→ **SOURCE RECORDS**:
........
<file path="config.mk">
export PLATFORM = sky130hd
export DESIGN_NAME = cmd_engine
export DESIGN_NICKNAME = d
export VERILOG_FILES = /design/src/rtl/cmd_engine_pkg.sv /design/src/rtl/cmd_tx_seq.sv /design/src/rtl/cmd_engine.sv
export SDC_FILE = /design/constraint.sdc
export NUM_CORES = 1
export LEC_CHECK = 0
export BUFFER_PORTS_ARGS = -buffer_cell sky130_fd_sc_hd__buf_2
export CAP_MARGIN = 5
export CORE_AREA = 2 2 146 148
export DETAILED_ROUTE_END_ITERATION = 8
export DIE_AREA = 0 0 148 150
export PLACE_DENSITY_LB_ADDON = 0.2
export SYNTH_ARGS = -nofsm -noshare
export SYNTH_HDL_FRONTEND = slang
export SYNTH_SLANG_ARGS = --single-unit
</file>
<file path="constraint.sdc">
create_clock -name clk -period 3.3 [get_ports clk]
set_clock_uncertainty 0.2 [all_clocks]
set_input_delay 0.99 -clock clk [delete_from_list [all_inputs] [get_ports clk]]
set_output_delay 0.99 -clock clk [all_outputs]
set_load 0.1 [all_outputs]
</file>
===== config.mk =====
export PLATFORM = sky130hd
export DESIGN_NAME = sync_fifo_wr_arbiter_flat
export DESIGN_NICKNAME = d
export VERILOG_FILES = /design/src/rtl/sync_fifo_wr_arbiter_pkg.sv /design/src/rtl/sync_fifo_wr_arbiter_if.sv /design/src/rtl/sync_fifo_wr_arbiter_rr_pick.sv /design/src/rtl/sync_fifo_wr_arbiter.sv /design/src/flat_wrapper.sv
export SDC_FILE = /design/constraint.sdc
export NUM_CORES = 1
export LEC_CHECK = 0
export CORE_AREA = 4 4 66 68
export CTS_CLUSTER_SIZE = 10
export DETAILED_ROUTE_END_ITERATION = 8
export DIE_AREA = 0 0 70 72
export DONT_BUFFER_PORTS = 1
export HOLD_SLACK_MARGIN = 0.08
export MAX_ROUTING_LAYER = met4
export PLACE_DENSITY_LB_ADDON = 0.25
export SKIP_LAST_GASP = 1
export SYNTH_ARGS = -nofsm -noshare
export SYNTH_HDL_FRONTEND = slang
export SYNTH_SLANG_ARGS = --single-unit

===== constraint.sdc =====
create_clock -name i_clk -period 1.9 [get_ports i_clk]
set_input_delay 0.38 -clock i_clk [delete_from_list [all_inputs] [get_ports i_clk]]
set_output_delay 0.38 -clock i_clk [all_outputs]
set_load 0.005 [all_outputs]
........
→ **TASK DIRECTIONS**:
Write out only the final block of lines, starting at the line with "export DONT_BUFFER_PORTS = 1" and running to the end of the material.

→ **COMPLETED EXERCISE**:
export DONT_BUFFER_PORTS = 1
export HOLD_SLACK_MARGIN = 0.08
export MAX_ROUTING_LAYER = met4
export PLACE_DENSITY_LB_ADDON = 0.25
export SKIP_LAST_GASP = 1
export SYNTH_ARGS = -nofsm -noshare
export SYNTH_HDL_FRONTEND = slang
export SYNTH_SLANG_ARGS = --single-unit

===== constraint.sdc =====
create_clock -name i_clk -period 1.9 [get_ports i_clk]
set_input_delay 0.38 -clock i_clk [delete_from_list [all_inputs] [get_ports i_clk]]
set_output_delay 0.38 -clock i_clk [all_outputs]
set_load 0.005 [all_outputs]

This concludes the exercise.